Convolution, or more precisely, discrete convolution 1 (there’s an analogous continuous
version that we won’t go into here), is defined for a 2D image as the scalar product
of a weight matrix, the kernel, with every neighborhood in the input. Consider a
3 × 3 kernel (in deep learning, we typically use small kernels; we’ll see why later on) as
a 2D tensor
weight = torch.tensor([[w00, w01, w02],
[w10, w11, w12],
[w20, w21, w22]])
and a 1-channel, MxN image:
image = torch.tensor([[i00, i01, i02, i03, ..., i0N],
[i10, i11, i12, i13, ..., i1N],
[i20, i21, i22, i23, ..., i2N],
[i30, i31, i32, i33, ..., i3N],
...
[iM0, iM1m iM2, iM3, ..., iMN]])
We can compute an element of the output image (without bias) as follows:
o11 = i11 * w00 + i12 * w01 + i22 * w02 +
i21 * w10 + i22 * w11 + i23 * w12 +
i31 * w20 + i32 * w21 + i33 * w22
Figure 8.1 shows this computation in action.
That is, we “translate” the kernel on the i11 location of the input image, and we
multiply each weight by the value of the input image at the corresponding location.

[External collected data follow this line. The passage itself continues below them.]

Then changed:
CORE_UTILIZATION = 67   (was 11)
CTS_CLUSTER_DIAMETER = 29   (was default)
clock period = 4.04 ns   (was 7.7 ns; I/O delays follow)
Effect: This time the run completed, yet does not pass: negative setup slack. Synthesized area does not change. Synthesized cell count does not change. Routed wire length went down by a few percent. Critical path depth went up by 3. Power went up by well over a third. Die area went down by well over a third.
module memory (
    input wire clk,                 
    input wire reset,               
    input wire [3:0] read_reg1,     
    input wire [3:0] read_reg2,     
    input wire [3:0] write_reg,     
    input wire [15:0] write_data,   
    input wire reg_write_en,        
    output [15:0] read_data1,   
    output [15:0] read_data2    
);
    reg [15:0] registers [0:15];
    integer i;
	 assign read_data1 = registers[read_reg1];
	 assign read_data2 = registers[read_reg2];
    always @(posedge clk) begin
        if (reset) begin
            for (i = 0; i < 16; i = i + 1) begin
                registers[i] <= 16'b0;
            end
        end else if (reg_write_en) begin
            registers[write_reg] <= write_data;
        end
    end
endmodule
==> flow/design.v <==
module rgb2hsv(
        input clock,
        input reset_n,
        input in_valid,
        input [7:0] in_red,
        input [7:0] in_green,
        input [7:0] in_blue,
        input in_visual,
        input in_done,
        output out_valid,
        output [7:0] out_red,
        output [7:0] out_green,
        output [7:0] out_blue,
        output [7:0] out_hue,
        output [7:0] out_saturation,
        output [7:0] out_brightness,
        output out_visual,
        output out_done
    );
    reg valid1;
    reg [7:0] red1;
    reg [7:0] green1;
    reg [7:0] blue1;
    reg visual1;
    reg done1;
    reg [7:0] max_value1;
    reg [1:0] max_index1;
    reg [7:0] min_value1;
    reg [1:0] min_index1;
    always @(posedge clock)
    begin
        if (reset_n) begin
            valid1 <= in_valid;
            red1[7:0] <= in_red[7:0];
            green1[7:0] <= in_green[7:0];
            blue1[7:0] <= in_blue[7:0];
            visual1 <= in_visual;
            done1 <= in_done;
            if (in_red >= in_green) begin
                if (in_red >= in_blue) begin
                    max_value1[7:0] <= in_red[7:0];
                    max_index1[1:0] <= 1;
                end
                else begin
                    max_value1[7:0] <= in_blue[7:0];
                    max_index1[1:0] <= 3;
                end
            end
            else begin
                if (in_blue >= in_green) begin
                    max_value1[7:0] <= in_blue[7:0];
                    max_index1[1:0] <= 3;
                end
                else begin
                    max_value1[7:0] <= in_green[7:0];
                    max_index1[1:0] <= 2;
                end
            end
            if (in_red < in_green) begin
                if (in_red < in_blue) begin
                    min_value1[7:0] <= in_red[7:0];
                    min_index1[1:0] <= 1;
                end
                else begin
                    min_value1[7:0] <= in_blue[7:0];
                    min_index1[1:0] <= 3;
                end
            end
            else begin
                if (in_blue < in_green) begin
                    min_value1[7:0] <= in_blue[7:0];
                    min_index1[1:0] <= 3;
                end
                else begin
                    min_value1[7:0] <= in_green[7:0];
                    min_index1[1:0] <= 2;
                end
            end
        end 
        else begin
            valid1 <= 1'b0;
            red1[7:0] <= 8'b0;
            green1[7:0] <= 8'b0;
            blue1[7:0] <= 8'b0;
            visual1 <= 1'b0;
            done1 <= 1'b0;
            max_value1[7:0] <= 8'd0;
            max_index1[1:0] <= 2'd0; 
            min_value1[7:0] <= 8'd0; 
            min_index1[1:0] <= 2'd0;
        end
    end
    reg valid2;
    reg [7:0] red2;
    reg [7:0] green2;
    reg [7:0] blue2;
    reg visual2;
    reg done2;
    reg [7:0] dif2;
    reg [7:0] max_value2;
    reg [1:0] max_index2;
    reg [7:0] min_value2;
    reg [1:0] min_index2;
    always @(posedge clock)
    begin
        if (reset_n) begin
            valid2 <= valid1;
            red2[7:0] <= red1[7:0];
            green2[7:0] <= green1[7:0];
            blue2[7:0] <= blue1[7:0];
            visual2 <= visual1;
            done2 <= done1;
            dif2[7:0] <= max_value1[7:0] - min_value1[7:0];
            max_value2[7:0] <= max_value1[7:0];
            max_index2[1:0] <= max_index1[1:0];
            min_value2[7:0] <= min_value1[7:0];
            min_index2[1:0] <= min_index1[1:0];
        end 
        else begin
            valid2 <= 1'b0;
            red2[7:0] <= 8'b0;
            green2[7:0] <= 8'b0;
            blue2[7:0] <= 8'b0;
            visual2 <= 1'b0;
            done2 <= 1'b0;
            dif2[7:0] <= 8'd0;
            max_value2[7:0] <= 8'd0;
            max_index2[1:0] <= 2'd0;
            min_value2[7:0] <= 8'd0; 
            min_index2[1:0] <= 2'd0;
        end
    end
    reg valid3;
    reg [7:0] red3;
    reg [7:0] green3;
    reg [7:0] blue3;
    reg visual3;
    reg done3;
    reg [11:0] hue3;
    reg [7:0] dif3;
    reg [7:0] max_value3;
    reg [1:0] max_index3;
    reg [7:0] min_value3;
    reg [1:0] min_index3;
    always @(posedge clock)
    begin
        if (reset_n) begin
            valid3 <= valid2;
            red3[7:0] <= red2[7:0];
            green3[7:0] <= green2[7:0];
            blue3[7:0] <= blue2[7:0];
            visual3 <= visual2;
            done3 <= done2;
            dif3[7:0] <= dif2[7:0];
            max_value3[7:0] <= max_value2[7:0];
            max_index3[1:0] <= max_index2[1:0];
            min_value3[7:0] <= min_value2[7:0];
            min_index3[1:0] <= min_index2[1:0];
            if (dif2 > 0) begin
                if (max_index2 == 1) begin
                    if (green2 < blue2) begin
                        hue3[11:0] <= ((blue2 - green2) << 4);
                    end
                    else begin
                        hue3[11:0] <= ((green2 - blue2) << 4);
                    end
                end
                if (max_index2 == 2) begin
                    if (blue2 < red2) begin
                        hue3[11:0] <= ((red2 - blue2) << 4);
                    end
                    else begin
                        hue3[11:0] <= ((blue2 - red2) << 4);
                    end
                end
                if (max_index2 == 3) begin
                    if (red2 < green2) begin
                        hue3[11:0] <= ((green2 - red2) << 4);
                    end
                    else begin
                        hue3[11:0] <= ((red2 - green2) << 4);
                    end
                end
            end
            else begin
                hue3[11:0] <= 12'd0;             
            end
        end
        else begin
            valid3 <= 1'b0;
            red3[7:0] <= 8'b0;
            green3[7:0] <= 8'b0;
            blue3[7:0] <= 8'b0;
            visual3 <= 1'b0;
            done3 <= 1'b0;
            hue3[11:0] <= 12'd0;
            dif3[7:0] <= 8'd0;
            max_value3[7:0] <= 8'd0;
            max_index3[1:0] <= 2'd0;
            min_value3[7:0] <= 8'd0;
            min_index3[1:0] <= 2'd0;
        end
    end
    reg valid4;
    reg [7:0] red4;
    reg [7:0] green4;
    reg [7:0] blue4;
    reg visual4;
    reg done4;
    reg [11:0] hue4;
    reg [7:0] dif4;
    reg [7:0] max_value4;
    reg [1:0] max_index4;
    always @(posedge clock)
    begin
        if (reset_n) begin
            valid4 <= valid3;
            red4[7:0] <= red3[7:0];
            green4[7:0] <= green3[7:0];
            blue4[7:0] <= blue3[7:0];
            visual4 <= visual3;
            done4 <= done3;          
            dif4[7:0] <= dif3[7:0];
            max_value4[7:0] <= max_value3[7:0];
            max_index4 <= max_index3;
            hue4[11:0] <= (hue3 / dif3);
        end
        else begin
            valid4 <= 1'b0;
            red4[7:0] <= 8'b0;
            green4[7:0] <= 8'b0;
            blue4[7:0] <= 8'b0;
            visual4 <= 1'b0;
            done4 <= 1'b0;
            hue4[11:0] <= 12'd0;
            dif4[7:0] <= 8'd0;
            max_value4 <= 8'd0;
            max_index4[1:0] <= 2'd0;
        end
    end
    reg valid5;
    reg [7:0] red5;
    reg [7:0] green5;
    reg [7:0] blue5;
    reg visual5;
    reg done5;
    reg [11:0] hue5;
    reg [7:0] dif5;
    reg [7:0] max_value5;
    always @(posedge clock)
    begin
        if (reset_n) begin
            valid5 <= valid4;
            red5[7:0] <= red4[7:0];
            green5[7:0] <= green4[7:0];
            blue5[7:0] <= blue4[7:0];
            visual5 <= visual4;
            done5 <= done4;
            dif5[7:0] <= dif4[7:0];
            max_value5[7:0] <= max_value4[7:0];
            if (dif4 > 0) begin
                if (max_index4 == 1) begin
                    if (green4 < blue4) begin
                        hue5[11:0] <= 96 - hue4;
                    end
                    else begin
                        hue5[11:0] <= 0 + hue4;
                    end
                end
                if (max_index4 == 2) begin
                    if (blue4 < red4) begin
                        hue5[11:0] <= 32 - hue4;
                    end
                    else begin
                        hue5[11:0] <= 32 + hue4;
                    end
                end
                if (max_index4 == 3) begin
                    if (red4 < green4) begin
                        hue5[11:0] <= 64 - hue4;
                    end
                    else begin
                        hue5[11:0] <= 64 + hue4;
                    end
                end
            end
            else begin
                hue5[11:0] <= 12'd0;             
            end
        end
        else begin
            valid5 <= 1'b0;
            red5[7:0] <= 8'b0;
            green5[7:0] <= 8'b0;
            blue5[7:0] <= 8'b0;
            visual5 <= 1'b0;
            done5 <= 1'b0;
            dif5[7:0] <= 8'd0;
            max_value5[7:0] <= 8'd0;
            hue5[11:0] <= 12'd0;
        end
    end
    reg valid;
    reg [7:0] red;
    reg [7:0] green;
    reg [7:0] blue;
    reg visual;
    reg done;
    reg [18:0] hue;
    reg [7:0] saturation;
    reg [7:0] max_value;
    always @(posedge clock)
    begin
        if (reset_n) begin
            valid <= valid5;
            red[7:0] <= red5[7:0];
            green[7:0] <= green5[7:0];
            blue[7:0] <= blue5[7:0];
            visual <= visual5;
            done <= done5;
            max_value[7:0] <= max_value5[7:0];
            hue[18:0] <= (85 * hue5);
            if (max_value5 == 0) begin
                saturation[7:0] <= 8'd0;
            end
            else begin
                saturation[7:0] <= 255 * dif5 / max_value5;
            end
        end
        else begin 
            valid <= 1'b0;
            red[7:0] <= 8'b0;
            green[7:0] <= 8'b0;
            blue[7:0] <= 8'b0;
            visual <= 1'b0;
            done <= 1'b0;
            max_value[7:0] <= 8'd0;
            hue[18:0] <= 19'd0;
            saturation [7:0] <= 8'd0;
        end
    end
    assign out_valid = valid;
    assign out_red[7:0] = red[7:0];
    assign out_green[7:0] = green[7:0];  
    assign out_blue[7:0] = blue[7:0];
    assign out_hue[7:0] = hue[12:5];
    assign out_saturation[7:0] = saturation[7:0];
    assign out_brightness[7:0] = max_value[7:0];
    assign out_visual = visual;
    assign out_done = done;
endmodule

Thus, the output image is created by translating the kernel on all input locations and
performing the weighted sum. For a multichannel image, like our RGB image, the
weight matrix would be a 3 × 3 × 3 matrix: one set of weights for every channel, contributing
together to the output values.
Note that, just like the elements in the weight matrix of nn.Linear, the weights in
the kernel are not known in advance, but they are initialized randomly and updated
through backpropagation. Note also that the same kernel, and thus each weight in the
kernel, is reused across the whole image. Thinking back to autograd, this means the use
of each weight has a history spanning the entire image. Thus, the derivative of the loss
with respect to a convolution weight includes contributions from the entire image.
1
There is a subtle difference between PyTorch’s convolution and mathematics’ convolution: one argument’s
sign is flipped. If we were in a pedantic mood, we could call PyTorch’s convolutions discrete cross-correlations.